Decision of the Court1

Articles 2 and 3

The Court reiterated that, in principle, it did not suffice for an applicant to claim that the mere existence of a law violated his rights under the Convention; it was necessary that the law should have been applied to his detriment. Furthermore, the exercise of the right of individual petition could not be used to prevent a potential violation of the Convention: only in highly exceptional circumstances could an applicant nevertheless claim to be a victim of a violation of the Convention owing to the risk of a future violation.

The Court noted that the applicants had no direct links with E.E. In addition, the domestic court proceedings whose outcome they criticised and whose consequences they feared did not affect them directly, as the decision of the Milan Court of Appeal of 25 June 2008 was a judicial act which, by its nature, concerned only the parties to the proceedings and the facts which formed the subject-matter thereof.

The applicants could not therefore be said to be direct victims of the alleged violations.

It remained for the Court to consider whether they could be regarded as potential “victims”.

The individual applicants

The Court pointed out that it had already accepted that an applicant could be a potential victim in certain cases. However, according to the Court, in order for an applicant to claim to be a victim, he must produce reasonable and convincing evidence of the likelihood that a violation affecting him personally would occur; mere suspicion or conjecture was insufficient in this regard.

In the instant case the applicants had not met this requirement, as the judicial decisions whose effects they feared had been adopted in relation to a specific set of circumstances concerning a third party.

Consequently, in the Court’s view, if the competent national judicial authorities were called upon to rule on the question of whether the applicants’ medical treatment should be continued, they could not disregard either the wishes of the persons concerned as expressed by their guardians – who had adopted a clear position in defence of the right to life of their relatives – or the opinions of the medical specialists. Just as the Milan Court of Appeal had been in the case of E.E., the judicial authorities would be bound in their assessment of the facts by the criteria laid down by the Court of Cassation in its judgment of 16 October 2007.
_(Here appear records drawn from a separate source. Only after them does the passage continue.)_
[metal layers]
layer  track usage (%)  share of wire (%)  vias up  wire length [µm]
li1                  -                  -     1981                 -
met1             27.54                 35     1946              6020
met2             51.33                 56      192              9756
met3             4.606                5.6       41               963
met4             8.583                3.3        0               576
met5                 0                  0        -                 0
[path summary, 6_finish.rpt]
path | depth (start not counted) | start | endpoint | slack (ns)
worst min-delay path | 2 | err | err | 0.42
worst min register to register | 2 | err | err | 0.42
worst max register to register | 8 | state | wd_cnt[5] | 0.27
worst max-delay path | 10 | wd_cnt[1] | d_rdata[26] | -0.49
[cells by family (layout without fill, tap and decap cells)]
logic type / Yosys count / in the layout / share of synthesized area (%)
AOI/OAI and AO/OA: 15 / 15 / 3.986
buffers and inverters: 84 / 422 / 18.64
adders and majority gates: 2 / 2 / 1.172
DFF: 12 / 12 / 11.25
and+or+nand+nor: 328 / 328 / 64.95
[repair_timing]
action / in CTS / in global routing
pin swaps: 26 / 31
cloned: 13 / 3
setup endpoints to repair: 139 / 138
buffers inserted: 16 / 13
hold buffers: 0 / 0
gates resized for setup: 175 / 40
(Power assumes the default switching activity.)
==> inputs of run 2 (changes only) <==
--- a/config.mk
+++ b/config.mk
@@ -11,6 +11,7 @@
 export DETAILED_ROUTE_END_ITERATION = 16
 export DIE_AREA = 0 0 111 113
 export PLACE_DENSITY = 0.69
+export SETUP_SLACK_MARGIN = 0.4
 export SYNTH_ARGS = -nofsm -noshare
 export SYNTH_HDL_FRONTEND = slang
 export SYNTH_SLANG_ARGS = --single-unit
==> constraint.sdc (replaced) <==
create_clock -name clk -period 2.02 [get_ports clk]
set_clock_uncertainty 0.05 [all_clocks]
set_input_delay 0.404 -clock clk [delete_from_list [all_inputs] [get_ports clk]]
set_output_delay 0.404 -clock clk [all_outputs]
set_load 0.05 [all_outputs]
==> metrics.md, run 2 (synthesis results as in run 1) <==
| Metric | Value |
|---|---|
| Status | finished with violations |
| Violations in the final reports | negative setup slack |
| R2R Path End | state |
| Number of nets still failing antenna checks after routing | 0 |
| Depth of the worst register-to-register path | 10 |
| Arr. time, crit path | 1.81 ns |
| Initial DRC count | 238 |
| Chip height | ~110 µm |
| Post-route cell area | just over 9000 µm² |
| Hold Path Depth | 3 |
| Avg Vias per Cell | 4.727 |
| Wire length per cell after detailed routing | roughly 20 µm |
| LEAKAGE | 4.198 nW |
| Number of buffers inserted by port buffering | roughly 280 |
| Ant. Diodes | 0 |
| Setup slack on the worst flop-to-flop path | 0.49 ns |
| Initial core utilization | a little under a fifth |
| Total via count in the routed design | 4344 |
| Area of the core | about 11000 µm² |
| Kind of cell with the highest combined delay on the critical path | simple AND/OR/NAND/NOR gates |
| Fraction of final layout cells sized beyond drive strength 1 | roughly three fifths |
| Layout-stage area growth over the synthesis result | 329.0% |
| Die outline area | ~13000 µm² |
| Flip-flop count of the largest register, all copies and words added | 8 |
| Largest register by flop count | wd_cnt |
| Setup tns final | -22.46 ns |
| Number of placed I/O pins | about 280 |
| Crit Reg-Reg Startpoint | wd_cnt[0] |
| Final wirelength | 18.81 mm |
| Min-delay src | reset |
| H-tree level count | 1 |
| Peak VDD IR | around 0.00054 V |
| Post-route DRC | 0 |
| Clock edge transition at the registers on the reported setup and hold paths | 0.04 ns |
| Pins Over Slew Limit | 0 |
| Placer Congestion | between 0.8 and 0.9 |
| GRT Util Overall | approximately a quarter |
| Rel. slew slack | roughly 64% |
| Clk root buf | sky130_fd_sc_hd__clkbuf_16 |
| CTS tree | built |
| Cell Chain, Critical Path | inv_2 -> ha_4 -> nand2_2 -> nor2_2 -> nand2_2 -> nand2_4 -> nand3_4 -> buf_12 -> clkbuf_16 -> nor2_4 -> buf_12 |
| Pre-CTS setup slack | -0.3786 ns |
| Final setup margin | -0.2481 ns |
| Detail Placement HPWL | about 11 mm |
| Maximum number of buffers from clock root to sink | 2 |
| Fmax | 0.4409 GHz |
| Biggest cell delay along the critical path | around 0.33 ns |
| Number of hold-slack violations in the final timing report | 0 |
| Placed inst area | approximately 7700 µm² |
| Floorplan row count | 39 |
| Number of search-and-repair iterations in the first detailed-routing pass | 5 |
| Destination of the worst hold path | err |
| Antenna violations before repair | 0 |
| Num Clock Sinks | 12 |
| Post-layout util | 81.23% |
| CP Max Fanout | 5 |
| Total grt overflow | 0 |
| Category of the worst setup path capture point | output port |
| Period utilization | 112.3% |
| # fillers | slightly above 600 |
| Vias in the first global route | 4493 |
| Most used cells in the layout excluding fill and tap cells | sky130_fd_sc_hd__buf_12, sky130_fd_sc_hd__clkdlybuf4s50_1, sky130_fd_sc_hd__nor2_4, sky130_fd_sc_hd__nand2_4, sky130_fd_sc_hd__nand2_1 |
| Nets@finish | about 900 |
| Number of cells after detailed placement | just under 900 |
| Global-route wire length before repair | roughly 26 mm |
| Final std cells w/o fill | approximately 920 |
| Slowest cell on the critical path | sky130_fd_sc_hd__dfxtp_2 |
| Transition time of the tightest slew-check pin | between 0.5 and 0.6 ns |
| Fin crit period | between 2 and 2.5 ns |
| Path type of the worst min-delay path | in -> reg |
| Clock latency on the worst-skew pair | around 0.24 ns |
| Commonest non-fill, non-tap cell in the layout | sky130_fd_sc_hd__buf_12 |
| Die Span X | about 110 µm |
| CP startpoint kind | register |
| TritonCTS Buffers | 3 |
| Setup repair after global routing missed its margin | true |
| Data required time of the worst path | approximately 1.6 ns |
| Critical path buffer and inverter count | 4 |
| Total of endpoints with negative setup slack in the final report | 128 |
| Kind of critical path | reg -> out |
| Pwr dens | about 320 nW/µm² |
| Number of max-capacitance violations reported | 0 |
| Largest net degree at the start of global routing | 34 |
===== config.mk =====
export PLATFORM = sky130hd
export DESIGN_NAME = wb_arbiter
export DESIGN_NICKNAME = d
export VERILOG_FILES = /design/src/rtl/wb_arbiter.sv
export SDC_FILE = /design/constraint.sdc
export NUM_CORES = 1
export LEC_CHECK = 0
export ABC_AREA = 1
export ABC_CLOCK_PERIOD_IN_PS = 3300
export CORE_MARGIN = 2
export CORE_UTILIZATION = 51
export CTS_CLUSTER_DIAMETER = 200
export DETAILED_ROUTE_END_ITERATION = 10
export MAX_ROUTING_LAYER = met4
export PLACE_DENSITY = 0.8
export SYNTH_ARGS = -nofsm -noshare
export SYNTH_HDL_FRONTEND = slang
export SYNTH_SLANG_ARGS = --single-unit

===== constraint.sdc =====
create_clock -name clk -period 3.3 [get_ports clk]
set_input_delay 0.33 -clock clk [delete_from_list [all_inputs] [get_ports clk]]
set_output_delay 0.33 -clock clk [all_outputs]
set_load 0.02 [all_outputs]

===== src/rtl/wb_arbiter.sv =====
// Register-file writeback arbiter: merges the fixed-latency pipe result with queued
// long-latency results, and tracks which destinations still have a long-latency write pending.
module wb_arbiter #(
    parameter int XLEN  = 32,
    parameter int DEPTH = 2
) (
    input  logic            clk,
    input  logic            rst,
    input  logic            pipe_wb_valid,
    input  logic [4:0]      pipe_rd,
    input  logic [XLEN-1:0] pipe_data,
    input  logic            lsu_valid,
    output logic            lsu_ready,
    input  logic [4:0]      lsu_rd,
    input  logic [XLEN-1:0] lsu_data,
    input  logic            issue_en,
    input  logic [4:0]      issue_rd,
    input  logic [4:0]      rs1_index,
    input  logic [4:0]      rs2_index,
    output logic            rs1_busy,
    output logic            rs2_busy,
    output logic            wb_en,
    output logic [XLEN-1:0] wb_data,
    output logic [4:0]      W_rd_index
);

    localparam int PW = (DEPTH > 1) ? $clog2(DEPTH) : 1;
    localparam int CW = $clog2(DEPTH + 1);

    logic [4:0]      q_rd   [DEPTH];
    logic [XLEN-1:0] q_data [DEPTH];
    logic [PW-1:0]   wr_ptr;
    logic [PW-1:0]   rd_ptr;
    logic [CW-1:0]   count;
    logic [31:0]     busy;
    logic [31:0]     busy_nxt;
    logic            wb_from_q;
    logic            push;
    logic            pop;

    function automatic logic [PW-1:0] ptr_inc(input logic [PW-1:0] p);
        return (p == PW'(DEPTH - 1)) ? '0 : p + 1'b1;
    endfunction

    // Readiness looks at the current occupancy only; a same-cycle pop gives no credit.
    assign lsu_ready = (count < CW'(DEPTH));
    assign push      = lsu_valid & lsu_ready;
    assign pop       = ~pipe_wb_valid & (count != '0);

    assign rs1_busy = busy[rs1_index];
    assign rs2_busy = busy[rs2_index];

    always_ff @(posedge clk) begin
        if (push) begin
            q_rd[wr_ptr]   <= lsu_rd;
            q_data[wr_ptr] <= lsu_data;
        end
    end

    always_ff @(posedge clk or negedge rst) begin
        if (!rst) begin
            wr_ptr <= '0;
            rd_ptr <= '0;
            count  <= '0;
        end else begin
            if (push) wr_ptr <= ptr_inc(wr_ptr);
            if (pop)  rd_ptr <= ptr_inc(rd_ptr);
            case ({push, pop})
                2'b10:   count <= count + 1'b1;
                2'b01:   count <= count - 1'b1;
                default: count <= count;
            endcase
        end
    end

    always_ff @(posedge clk or negedge rst) begin
        if (!rst) begin
            wb_en      <= 1'b0;
            wb_data    <= '0;
            W_rd_index <= '0;
            wb_from_q  <= 1'b0;
        end else if (pipe_wb_valid) begin
            wb_en      <= (pipe_rd != 5'd0);
            wb_data    <= pipe_data;
            W_rd_index <= pipe_rd;
            wb_from_q  <= 1'b0;
        end else if (pop) begin
            wb_en      <= (q_rd[rd_ptr] != 5'd0);
            wb_data    <= q_data[rd_ptr];
            W_rd_index <= q_rd[rd_ptr];
            wb_from_q  <= 1'b1;
        end else begin
            wb_en      <= 1'b0;
            wb_from_q  <= 1'b0;
        end
    end

    // A queued write retires its busy bit as the register file commits; a new issue to the same rd wins.
    always_comb begin
        busy_nxt = busy;
        if (wb_en && wb_from_q) busy_nxt[W_rd_index] = 1'b0;
        if (issue_en && (issue_rd != 5'd0)) busy_nxt[issue_rd] = 1'b1;
        busy_nxt[0] = 1'b0;
    end

    always_ff @(posedge clk or negedge rst) begin
        if (!rst) busy <= '0;
        else      busy <= busy_nxt;
    end

endmodule


==> out/results.ini, run 1 <==
[critical_path]
required_ps=2970
endpoint_kind=primary output
crit_fanout=17
arrival_ps=2560
critical_path_class=in -> out
critPathLaunchType=primary input

[die]
die_w_microns=117
core_sq_um=12600
ios=135
start_util_pct=52.1
die_area_sq_um=13800
die_h_microns=117
fp-row-count=41

[finish]
layout_commonest_cell=nand2_1
fin_nets=872
synthToLayoutAreaGrowth_pct=30.2
final_cell_mix=181 x nand2_1, 132 x clkdlybuf4s50_1, 74 x dfrtp_1, 74 x nand3_1, 74 x edfxtp_1
drive_gt1_share_pct=6.96
fillers=923

[clocking]
htree_levels=4
clock-sinks=148
clkTransAtPathRegs_ps=60
cts_resized=0
cts_root_buf=clkbuf_16
cts_max_path_buffers=2
ctsHoldBuffers=0
clk_latency_ps=420
tritoncts=yes
post_cts_buffers=0
cts_made_buffers=17

[placement]
port_buffers=134
place_hpwl_microns=11900
place_congestion=1.02

[route]
drcViolationCount=0
vias=5425
routedWlPerCell_microns=18.6
viasPerCell=5.63
first_iter_violations=688
dr.pass1.iters=5
postRouteAntennaNets=0
drt_wl_total_microns=17900

[timing]
finalSetupTns_ps=0
fin_crit_sh_pct=87.7
fmax_mhz=346
finalCriticalPeriod_ps=2890
setup-violations-final=0
rsz0062_at_grt=false
relSlewSlack_pct=35.8
hold_ws_ps=45.4
worst_pin_slew_ps=963
finalClockSkew_ps=6.94
hold_viol_final=0
slew_viol_final=0

[logic_synthesis]
synth-warning-count=0
yosysSeqAreaShare_pct=62.3
synth_top_cell_area_share_pct=34.0
synth_area_sq_um=6540
synth_xor_area_share_pct=0.535
ys_top_cells_by_area=edfxtp_1 34%, dfrtp_1 28%, nand2_1 10%
synth-adder-area-share_pct=0.191
synth_seq_cells=148
synthSimpleGateAreaFrac_pct=18.7
synth_mux_area_share_pct=0
syn_inst=647
ys_types=26
syn-num-nets=742
synth_compound_area_share_pct=12.7
synth_area_per_cell_sq_um=10.1
synth_area_leader_cell=edfxtp_1
synth_top_family_by_area=simple AND/OR/NAND/NOR gates

[power]
switchingPower_uw=2490
powerDensity_nw_per_um2=828
finalPower_uw=7060
p_comb_share_pct=31.0
seqPwrFrac_pct=41.4
peakVddDrop_v=0.000509
swShare_pct=35.2
p_leak_uw=0.00336
internal_power_uw=4570
power_frac_clock_pct=27.6

[outcome]
status=finished, final reports clean

[hold_path]
hold_path_class=in -> async

[grt]
grt_pass1_vias=5426
antenna_found_initial=1
grt_max_degree=75
grt_first_pass_wirelength_microns=27600
grt.total_usage_pct=27.9
grt_overflow=0

[run]
drv_cap=0

## critical path: stages
cell and delay, ps:
clkdlybuf4s50_1 920, inv_4 190, nand2_1 120, nand3_1 70, nand3_1 90, nand3_1 70, nand2_1 70, nand2_1 50
nand2_1 50, clkdlybuf4s50_1 590
## path summary, 6_finish.rpt
| path | from | to | slack [ps] | cells past startpoint |
|---|---|---|---|---|
| setup / recovery | rs1_index[0] | rs1_busy | 410 | 10 |
| hold / removal | rst | wb_data[27] | 50 | 1 |
| setup reg to reg | count[0] | count[1] | 1320 | 7 |
| hold reg to reg | wb_data[5] | wb_data[5] | 490 | 2 |
| max in group asynchronous | rst | wb_data[19] | 2600 | 1 |
| min in group clk | pipe_wb_valid | wb_en | 350 | 5 |
## area by class of cell
type                       count  area, sq um  area share, %
antenna                        1         2.50         0.0294
clock buffer                  20          447           5.24
clock inverter                12          155           1.82
inverter                      34          135           1.59
multi-input combinational    437         2120           24.9
sequential                   148         4070           47.8
tap                          172          215           2.53
timing repair buffer         139         1370           16.1
## stage by stage
stage          instances  util (%)  area, sq um  setup slack, ps
6_report             963      67.8         8520              407
5_1_grt              963      67.8         8520              198
4_1_cts              962      67.7         8510              413
3_5_place_dp         930      63.0         7910              413
3_3_place_gp         930      63.0         7910              445
2_1_floorplan        647         -         6540              530
## Yosys cell counts
cell / n
o211ai_1: 7
nand3_2: 1
buf_2: 6
o311ai_2: 9
o21ai_2: 1
nor2_1: 39
buf_4: 6
xor2_1: 3
nand2_1: 181
buf_6: 13
nand3_1: 74
a21oi_1: 29
inv_1: 29
o21ai_1: 8
o21ai_0: 70
xnor2_1: 1
edfxtp_1: 74
ha_1: 1
o31ai_1: 1
inv_4: 3
o311ai_1: 9
dfrtp_1: 74
inv_2: 2
or2_0: 2
nor4_1: 1
clkbuf_1: 3
## routing by layer
metal	vias to the layer above	track usage, %	part of all wire, %
met5	-	-	0
met1	2604	32.7	37
met2	273	46.3	52
met4	0	10.4	2.7
met3	45	7.31	7.7
li1	2503	-	-
## sequential cells by signal, indices dropped and copies added, names as in the netlist
name        cells
wb_from_q       1
q_rd           10
q_data         64
wb_en           1
wr_ptr          1
wb_data        32
rd_ptr          1
W_rd_index      5
busy           31
count           2
## power groups by stage
stage               registers [uW]  logic, uW  clock network (uW)
floorplan                     3010       1160                   0
finish                        2920       2190                1950
global route                  2960       2390                2040
detailed placement            2920       2160                   0
CTS                           2910       2180                1950
global placement              2900       2090                   0
## logic make-up after synthesis
| kind of cell | Yosys count |
|---|---|
| DFF | 148 |
| xor gates and xnor gates | 4 |
| and+or+nand+nor | 298 |
| adders and majority gates | 1 |
| buffers and inverters | 62 |
| AOI/OAI and AO/OA | 134 |
Power figures use the tool's default switching activity.
==> inputs of run 2 (changes only) <==
- CORE_UTILIZATION: 51 -> 63
- CTS_CLUSTER_SIZE: not set -> 20
- DONT_BUFFER_PORTS: not set -> 1
- PLACE_DENSITY: 0.8 -> 0.79
==> out/results.ini, run 2 (synthesis results as in run 1) <==
[route]
routedWlPerCell_microns=20.1  ; was 18.6 microns
drcViolationCount=0  ; unchanged
dr.pass1.iters=9  ; was 5
viasPerCell=6.23  ; was 5.63
drt_wl_total_microns=17300  ; was 17,900 microns
first_iter_violations=701  ; was 688
vias=5355  ; was 5,425
postRouteAntennaNets=0  ; unchanged

[die]
fp-row-count=37  ; was 41
die_h_microns=106  ; was 117 microns
die_area_sq_um=11200  ; was 13,800 sq um
start_util_pct=64.3  ; was 52.1%
die_w_microns=106  ; was 117 microns
ios=135  ; unchanged
core_sq_um=10200  ; was 12,600 sq um

[clocking]
clock-sinks=148  ; unchanged
tritoncts=yes  ; unchanged
cts_root_buf=clkbuf_8  ; was clkbuf_16
cts_resized=0  ; unchanged
cts_max_path_buffers=2  ; unchanged
cts_made_buffers=17  ; unchanged
clkTransAtPathRegs_ps=60  ; about the same
clk_latency_ps=520  ; was 420 ps
htree_levels=4  ; unchanged

[finish]
drive_gt1_share_pct=7.18  ; was 6.96%
synthToLayoutAreaGrowth_pct=18.8  ; was 30.2%
antenna_cells=0  ; was 1
fin_nets=806  ; was 872
regMostFlops=q_data  ; unchanged
largestRegisters=q_data x64, wb_data x32, busy x31  ; unchanged
largest_reg_flops=64  ; unchanged
layout_commonest_cell=nand2_1  ; unchanged
fillers=633  ; was 923
final_cell_mix=181 x nand2_1, 74 x dfrtp_1, 74 x nand3_1, 74 x edfxtp_1, 70 x o21ai_0  ; was 181 x nand2_1, 132 x clkdlybuf4s50_1, 74 x dfrtp_1, 74 x nand3_1, 74 x edfxtp_1

[timing]
fmax_mhz=486  ; was 346 MHz
setup-violations-final=0  ; unchanged
finalClockSkew_ps=7.43  ; was 6.94 ps
hold_ws_ps=10.5  ; was 45.4 ps
finalSetupTns_ps=0  ; unchanged
slew_viol_final=0  ; unchanged
rsz0062_at_grt=false  ; unchanged
finalCriticalPeriod_ps=2060  ; was 2890 ps
hold_viol_final=0  ; unchanged
relSlewSlack_pct=19.5  ; was 35.8%
fin_crit_sh_pct=62.3  ; was 87.7%
worst_pin_slew_ps=1200  ; was 963 ps

[critical_path]
crit_fanout=27  ; was 17
critPathLaunchType=primary input  ; unchanged
arrival_ps=2470  ; was 2560 ps
endpoint_kind=register  ; was primary output
critical_path_class=in -> reg  ; was in -> out
path_cells=dlygate4sd3_1 -> nand2_1 -> dlygate4sd3_1 -> o311ai_1  ; was clkdlybuf4s50_1 -> inv_4 -> nand2_1 -> nand3_1 -> nand3_1 -> nand3_1 -> nand2_1 -> nand2_1 -> nand2_1 -> clkdlybuf4s50_1
cpMostUsedCell=dlygate4sd3_1  ; was nand2_1
cp_slowest_stage_delay_ps=1340  ; was 920 ps
critPathSlowestCell=dlygate4sd3_1  ; was clkdlybuf4s50_1
required_ps=3720  ; was 2970 ps

[placement]
place_hpwl_microns=10100  ; was 11,900 microns
place_congestion=0.987  ; was 1.02
port_buffers=0  ; was 134

[grt]
grt_overflow=0  ; unchanged
grt_first_pass_wirelength_microns=27600  ; about the same
grt.total_usage_pct=33.3  ; was 27.9%
grt_max_degree=75  ; unchanged
grt_pass1_vias=5345  ; was 5,426
antenna_found_initial=0  ; was 1

[run]
drv_cap=0  ; unchanged

[power]
peakVddDrop_v=0.000783  ; was 0.000509 V
powerDensity_nw_per_um2=820  ; was 828 nW/um^2
seqPwrFrac_pct=49.2  ; was 41.4%
internal_power_uw=4030  ; was 4570 uW
p_comb_share_pct=23.6  ; was 31.0%
power_frac_clock_pct=27.2  ; was 27.6%
switchingPower_uw=2350  ; was 2490 uW
p_leak_uw=0.00311  ; was 0.00336 uW
swShare_pct=36.8  ; was 35.2%

[outcome]
status=finished, final reports clean  ; unchanged

[hold_path]
hold_path_class=in -> reg  ; was in -> async

## run 2: cell types whose count changed in the layout (fill, tap and decap cells not counted), moves of 2 or more
cell	delta
buf_4	-2
clkinvlp_4	-3
bufinv_16	-3
clkdlybuf4s50_1	-132
clkbuf_8	+3
clkinv_2	+3
dlygate4sd3_1	+68
## run 2: stage by stage
| stage | utilization (%) | worst slack [ps] | area [sq um] | total power, uW | cells |
|---|---|---|---|---|---|
| after floorplan | - | 530 | 6540 | 4160 | 647 |
| after global placement | 64.1 | 1420 | 6530 | 4390 | 759 |
| after detailed placement | 64.1 | 1350 | 6530 | 4480 | 759 |
| after CTS | 76.3 | 1350 | 7770 | 6280 | 860 |
| after global routing | 76.3 | 1210 | 7770 | 6690 | 860 |
| final | 76.3 | 1240 | 7770 | 6380 | 860 |
## run 2: critical path: cells and delay by family
kind,cells,cell delay [ps]
compound gates,1,70
simple gates,1,120
buf+inv,2,1960
## run 2: cell type report
class	count	area, sq um	area share (%)
Sequential cell	148	4070	52.4
Multi-Input combinational cell	437	2120	27.2
Timing Repair Buffer	73	738	9.49
Clock buffer	24	492	6.32
Tap cell	136	170	2.19
Inverter	34	135	1.74
Clock inverter	8	48.8	0.628
## run 2: power groups by stage
stage / Sequential [uW] / Combinational [uW] / Clock, uW
6_report: 3140 / 1510 / 1730
3_3_place_gp: 3100 / 1290 / 0
4_1_cts: 3100 / 1450 / 1730
3_5_place_dp: 3140 / 1350 / 0
5_1_grt: 3190 / 1680 / 1830
2_1_floorplan: 3010 / 1160 / 0
## run 2: final timing paths
kind / start / endpoint / slack (ps) / cells after the start
min in group asynchronous: rst / wb_data[12] / 350 / 2
min: pipe_wb_valid / wb_data[0] / 10 / 2
max: pipe_wb_valid / wb_data[1] / 1240 / 4
min reg2reg: busy[3] / busy[3] / 540 / 2
max in group asynchronous: rst / wb_data[30] / 2640 / 2
max reg2reg: count[0] / count[1] / 1350 / 7
## run 2: repair_timing
item	CTS	global route
hold endpoints to repair	177	0
endpoints found under the setup margin	0	0
hold buffers	69	0
buffers inserted	0	0
## run 2: routing by layer
| layer | wire length (microns) | vias to the layer above | global-route usage, % |
|---|---|---|---|
| met5 | 0 | - | - |
| met4 | 656 | 0 | 14.1 |
| met3 | 1480 | 72 | 8.65 |
| met2 | 9020 | 352 | 56.5 |
| met1 | 6170 | 2562 | 37.8 |
| li1 | - | 2369 | - |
Accordingly, the individual applicants could not claim to be victims of a failure by the Italian State to protect their rights under Articles 2 and 3. These complaints were therefore declared inadmissible.

The legal entities

The Court reiterated that victim status was granted to an association – and not to its members – if it was directly affected by the measure in question, for instance when the association had been set up to defend the interests of its members before the courts.

The Court considered that these applicants would not be prevented from continuing to work in pursuance of their objectives, as the decision of the Milan Court of Appeal of 25 June 2008 was not actually capable of having any impact on their activities.

In conclusion, the applicant associations could not be regarded as victims of a violation of the rights enshrined in the Convention. Accordingly, their complaints under Articles 2 and 3 were declared inadmissible.

Article 6 § 1

As the proceedings in question had involved third parties and the applicants had not been a party to them, the Court declared the complaint under Article 6 § 1 inadmissible as being manifestly ill-founded.